Nunca había visto el cielo de Madrid tan azul. Durante los diez días que estuve enfermo no me paré a mirarlo ni uno; mi cuerpo estaba encerrado sobre sí mismo, sin más interés que freír un virus a base de fiebre. Pero ahora que ya estoy recuperado agradezco cada rayo de sol que cae sobre esta bendita terraza y me fascina que Madrid, la gran metrópoli, tenga este azul de meseta. Que es donde está. A veces se nos olvida lo que somos por debajo de todas las capas que nos ponemos encima.

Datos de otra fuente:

--- config.mk ---
export PLATFORM = sky130hd
export DESIGN_NAME = vblank_gate_gen
export DESIGN_NICKNAME = d
export VERILOG_FILES = /design/src/rtl/vbg_pkg.sv /design/src/rtl/vbg_flag.sv /design/src/rtl/vbg_sc_enc.sv /design/src/rtl/vblank_gate_gen.sv
export SDC_FILE = /design/constraint.sdc
export NUM_CORES = 1
export LEC_CHECK = 0
export BUFFER_PORTS_ARGS = -buffer_cell sky130_fd_sc_hd__buf_2
export CORE_AREA = 2 2 39 41
export DETAILED_ROUTE_END_ITERATION = 16
export DIE_AREA = 0 0 41 43
export PLACE_DENSITY_LB_ADDON = 0.08
export SLEW_MARGIN = 10
export SYNTH_ARGS = -nofsm -noshare
export SYNTH_HDL_FRONTEND = slang
export SYNTH_HIERARCHICAL = 1
export SYNTH_SLANG_ARGS = --single-unit
--- constraint.sdc ---
create_clock -name clk -period 1.4 [get_ports clk]
set_input_delay 0.07 -clock clk [delete_from_list [all_inputs] [get_ports clk]]
set_output_delay 0.07 -clock clk [all_outputs]
set_load 0.05 [all_outputs]
--- src/rtl/vbg_pkg.sv ---
package vbg_pkg;

  typedef enum logic [1:0] {
    MODE_SEARCH = 2'b00,
    MODE_NARROW = 2'b01,
    MODE_STD    = 2'b10,
    MODE_ALT    = 2'b11
  } vmode_e;

  typedef enum logic [1:0] {
    SC_NONE   = 2'b00,
    SC_HBLANK = 2'b01,
    SC_VBLANK = 2'b10,
    SC_BURST  = 2'b11
  } sc_code_e;

  // Pick the 50 Hz or 60 Hz value of a rate-dependent limit.
  function automatic int rate_pick(input logic is50, input int v50, input int v60);
    return is50 ? v50 : v60;
  endfunction

  // Count at which the first equalizing pulse is expected in predictive modes.
  function automatic int early_point(input logic is50, input int std50,
                                     input int std60, input int lead);
    return rate_pick(is50, std50, std60) - lead;
  endfunction

  // Narrow and standard modes anticipate the field reset; the others do not.
  function automatic logic is_predictive(input logic [1:0] m);
    return (m == MODE_NARROW) || (m == MODE_STD);
  endfunction

endpackage

--- src/rtl/vbg_flag.sv ---
module vbg_flag (
  input  logic clk,
  input  logic rst_n,
  input  logic set_i,
  input  logic clr_i,
  output logic q_o
);

  always_ff @(posedge clk) begin
    if (!rst_n)     q_o <= 1'b0;
    else if (set_i) q_o <= 1'b1;
    else if (clr_i) q_o <= 1'b0;
  end

  // a start event always wins over a coincident end count
  p_set_wins_r6: assert property (@(posedge clk) disable iff (!rst_n)
    set_i |=> q_o);
  // an end count alone always closes the pulse
  p_clr_closes_r6: assert property (@(posedge clk) disable iff (!rst_n)
    (clr_i && !set_i) |=> !q_o);

endmodule

--- src/rtl/vbg_sc_enc.sv ---
module vbg_sc_enc (
  input  logic       guard_i,
  input  logic       vert_i,
  input  logic       burst_i,
  input  logic       hblank_i,
  output logic [1:0] code_o
);
  import vbg_pkg::*;

  sc_code_e code_w;

  always_comb begin
    if (guard_i)       code_w = SC_VBLANK;
    else if (burst_i)  code_w = SC_BURST;
    else if (vert_i)   code_w = SC_VBLANK;
    else if (hblank_i) code_w = SC_HBLANK;
    else               code_w = SC_NONE;
  end

  assign code_o = code_w;

  // horizontal blank never shows while vertical blank is active
  always_comb begin
    p_hb_masked_r10: assert (!(vert_i && code_o == SC_HBLANK));
  end

endmodule

--- src/rtl/vblank_gate_gen.sv ---
module vblank_gate_gen #(
  parameter int CNT_W   = 10,
  parameter int STD50   = 625,
  parameter int STD60   = 525,
  parameter int EQ_LEAD = 6,
  parameter int ATF50   = 8,
  parameter int ATF60   = 10,
  parameter int VB50    = 44,
  parameter int VB60    = 34,
  parameter int CHG_LEN = 26
) (
  input  logic             clk,
  input  logic             rst_n,
  input  logic [CNT_W-1:0] div_cnt,
  input  logic             div_rst,
  input  logic [1:0]       div_mode,
  input  logic             rate_50,
  input  logic             guard_fault,
  input  logic             hblank_in,
  input  logic             burst_in,
  output logic             atf_gate,
  output logic             vblank,
  output logic             charge_win,
  output logic             vblank_sc,
  output logic [1:0]       sc_code
);
  import vbg_pkg::*;

  localparam int NF    = 3;
  localparam int F_ATF = 0;
  localparam int F_VB  = 1;
  localparam int F_CHG = 2;
  localparam logic [CNT_W-1:0] CHG_END = CNT_W'(CHG_LEN);

  // Named internal events
  logic [CNT_W-1:0] atf_end_c, vb_end_c, early_c;
  logic             early_hit, atf_end_hit, vb_end_hit, chg_end_hit;
  logic [NF-1:0]    set_v, clr_v, q_v;
  logic             guard_q;

  assign atf_end_c   = CNT_W'(rate_pick(rate_50, ATF50, ATF60));
  assign vb_end_c    = CNT_W'(rate_pick(rate_50, VB50, VB60));
  assign early_c     = CNT_W'(early_point(rate_50, STD50, STD60, EQ_LEAD));
  assign early_hit   = is_predictive(div_mode) && (div_cnt == early_c);
  assign atf_end_hit = (div_cnt == atf_end_c);
  assign vb_end_hit  = (div_cnt == vb_end_c);
  assign chg_end_hit = (div_cnt == CHG_END);

  assign set_v[F_ATF] = div_rst | early_hit;
  assign set_v[F_VB]  = div_rst;
  assign set_v[F_CHG] = div_rst;
  assign clr_v[F_ATF] = atf_end_hit;
  assign clr_v[F_VB]  = vb_end_hit;
  assign clr_v[F_CHG] = chg_end_hit;

  for (genvar i = 0; i < NF; i++) begin : g_flag
    vbg_flag u_flag (
      .clk   (clk),
      .rst_n (rst_n),
      .set_i (set_v[i]),
      .clr_i (clr_v[i]),
      .q_o   (q_v[i])
    );
  end

  always_ff @(posedge clk) begin
    if (!rst_n) guard_q <= 1'b0;
    else        guard_q <= guard_fault;
  end

  assign atf_gate   = q_v[F_ATF];
  assign vblank     = q_v[F_VB];
  assign charge_win = q_v[F_CHG];
  assign vblank_sc  = q_v[F_ATF] | q_v[F_VB] | guard_q;

  vbg_sc_enc u_enc (
    .guard_i  (guard_q),
    .vert_i   (vblank_sc),
    .burst_i  (burst_in),
    .hblank_i (hblank_in),
    .code_o   (sc_code)
  );

  // blanking only opens after a divider reset
  p_vb_start_r2: assert property (@(posedge clk) disable iff (!rst_n)
    $rose(vblank) |-> $past(div_rst));
  // blanking closes at its rate-dependent end count
  p_vb_end_r2: assert property (@(posedge clk) disable iff (!rst_n)
    (vblank && vb_end_hit && !div_rst) |=> !vblank);
  // outside predictive modes the gate opens only at reset
  p_atf_search_r3: assert property (@(posedge clk) disable iff (!rst_n)
    ($rose(atf_gate) && !is_predictive($past(div_mode))) |-> $past(div_rst));
  // the early point opens the gate in predictive modes
  p_atf_early_r4: assert property (@(posedge clk) disable iff (!rst_n)
    early_hit |=> atf_gate);
  // the charge window closes at count CHG_LEN
  p_chg_end_r5: assert property (@(posedge clk) disable iff (!rst_n)
    (charge_win && chg_end_hit && !div_rst) |=> !charge_win);
  // a guard fault forces vertical blanking on the coded output
  p_guard_r9: assert property (@(posedge clk) disable iff (!rst_n)
    guard_fault |=> (vblank_sc && sc_code == 2'b10));
  // either vertical pulse yields the vertical or burst code
  p_vert_code_r10: assert property (@(posedge clk) disable iff (!rst_n)
    (atf_gate || vblank) |-> (sc_code[1] == 1'b1));

endmodule

# Word-level counts from Yosys, hierarchy flattened
# Index checks and enable logic that the tools add are counted.
op_classes:
  n_bitwise: 3
  mux: 13
  n_eq_ne: 6
  reduce_logical: 5
  n_addsub: 1
ops:
  columns: ["operator", "count"]
  rows:
  - ["equality test 10 bit", 1]
  - ["equality test 10 x 4 -> 1 bit", 1]
  - ["equality test 10 x 5 -> 1 bit (second input constant)", 1]
  - ["equality test 10 x 6 -> 1 bit", 1]
  - ["subtractor 10 x 3 -> 10 bit (second input constant)", 1]
  - ["two-way mux 2 bit", 4]
  - ["two-way mux 1 bit", 7]
  - ["two-way mux 7 bit", 1]
  - ["nonzero test 2 bit", 3]
  - ["two-way mux 4 bit", 1]
  - ["bitwise OR 1 bit", 3]
  - ["equality test 2 x 1 -> 1 bit (second input constant)", 1]
  - ["equality test 2 bit (second input constant)", 1]
  - ["logical AND 1 bit", 1]
  - ["logical OR 1 bit", 1]
totals:
  out_inout_bits: 6
  input_bits: 19
  reg_bits: 4

# Logic depth before layout (Yosys ltp)
logic_depth:
  ltp_word: 6
  ltp_mapped: 5
  ltp_nobuf: 5

# Modules after synthesis
# Netlist, hierarchy kept.
by_module_without_submodules:
  columns: ["module", "instances", "cells_each", "area_each_um2"]
  rows:
  - ["vblank_gate_gen", 1, 22, 180.2]
  - ["vbg_flag", 3, 3, 41.3]
  - ["vbg_sc_enc", 1, 4, 21.3]

# Worst setup path after synthesis
# OpenSTA, ideal clock, no wires.
synth_timing:
  path_type: "flip-flop to output port"
  startpoint: "register g_flag[1].u_flag.q_o"
  endpoint: "output sc_code[0]"
  setup_slack_ns: -0.828
  arrival_ns: 2.158
  stages_incl_launch_ff: 4
  n_path_buf: 0
  path_cell_list: "dfxtp_1 -> or3_1 -> nand2b_1 -> a21oi_1"
synth_via:
  elab_chain_cells: 5
synth_rtl:
  columns: ["item", "line_no", "rtl"]
  rows:
  - ["start: declaration", "vbg_flag.sv:6", "output logic q_o"]
  - ["start signal: assignment", "vbg_flag.sv:10", "if (!rst_n) q_o <= 1'b0;"]
  - ["start signal: assignment", "vbg_flag.sv:11", "else if (set_i) q_o <= 1'b1;"]
  - ["start signal: assignment", "vbg_flag.sv:12", "else if (clr_i) q_o <= 1'b0;"]
  - ["bitwise OR 1 bit (2 in series)", "vblank_gate_gen.sv:74", "assign vblank_sc = q_v[F_ATF] | q_v[F_VB] | guard_q;"]
  - ["named net vblank_sc", "vblank_gate_gen.sv:24", "output logic vblank_sc,"]
  - ["two-way mux 2 bit", "vbg_sc_enc.sv:15", "else if (vert_i) code_w = SC_VBLANK;"]
  - ["two-way mux 2 bit", "vbg_sc_enc.sv:14", "else if (burst_i) code_w = SC_BURST;"]
  - ["two-way mux 2 bit", "vbg_sc_enc.sv:13", "if (guard_i) code_w = SC_VBLANK;"]
  - ["end: declaration", "vblank_gate_gen.sv:25", "output logic [1:0] sc_code"]
# The timed path passes the listed nets, and every way through them passes these cells.

# Worst setup path after layout
layout_timing:
  startpoint: "register g_flag[0].u_flag.q_o"
  endpoint: "output sc_code[1]"
layout_via:
  elab_chain_cells: 5
layout_rtl:
  columns: ["item", "line_no"]
  rows:
  - ["start: declaration", "vbg_flag.sv:6"]
  - ["start signal: assignment", "vbg_flag.sv:10"]
  - ["start signal: assignment", "vbg_flag.sv:11"]
  - ["start signal: assignment", "vbg_flag.sv:12"]
  - ["bitwise OR 1 bit (2 in series)", "vblank_gate_gen.sv:74"]
  - ["two-way mux 2 bit", "vbg_sc_enc.sv:15"]
  - ["two-way mux 2 bit", "vbg_sc_enc.sv:14"]
  - ["two-way mux 2 bit", "vbg_sc_enc.sv:13"]
# No other way between the ends.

Me acuerdo de otro cielo castellano que conozco muy bien, el de mi pueblo adoptivo en Soria. Hay mucho cielo en mi pueblo. El mejor sitio para apreciarlo es el camino que pasa junto al cementerio, donde los cultivos de trigo y el azul celeste se reparten a medias el paisaje. A los lados del camino, cuando llega el calor, salen florecitas silvestres, muy parecidas a las que llevamos en la portada. Son pequeñas, brillantes, de tallo duro y a menudo con pinchos. No están para tonterías, pero no dejan de ser bonitas como solo pueden serlo las flores silvestres. Hace unos días vi en fotos que había nevado en el pueblo, así que el camino todavía estará sin decoración. Las flores estarán esperando, agazapadas, a que llegue el calor para salir y llamar a los bichos. Lo que llevan haciendo cada primavera, sin saltarse ni una, desde hace millones de años.
A la terraza llega de fondo el sonido del telediario. El confinamiento se alarga varias semanas más. Es un fastidio, pero no importa. Nosotros estaremos
esperando, agazapados y preparados, a que llegue la primavera para florecer. Es lo que hacemos los animales. Es lo que hace la vida.
Guillermo.
En Madrid, a 6 de abril de 2020, día 23 de confinamiento.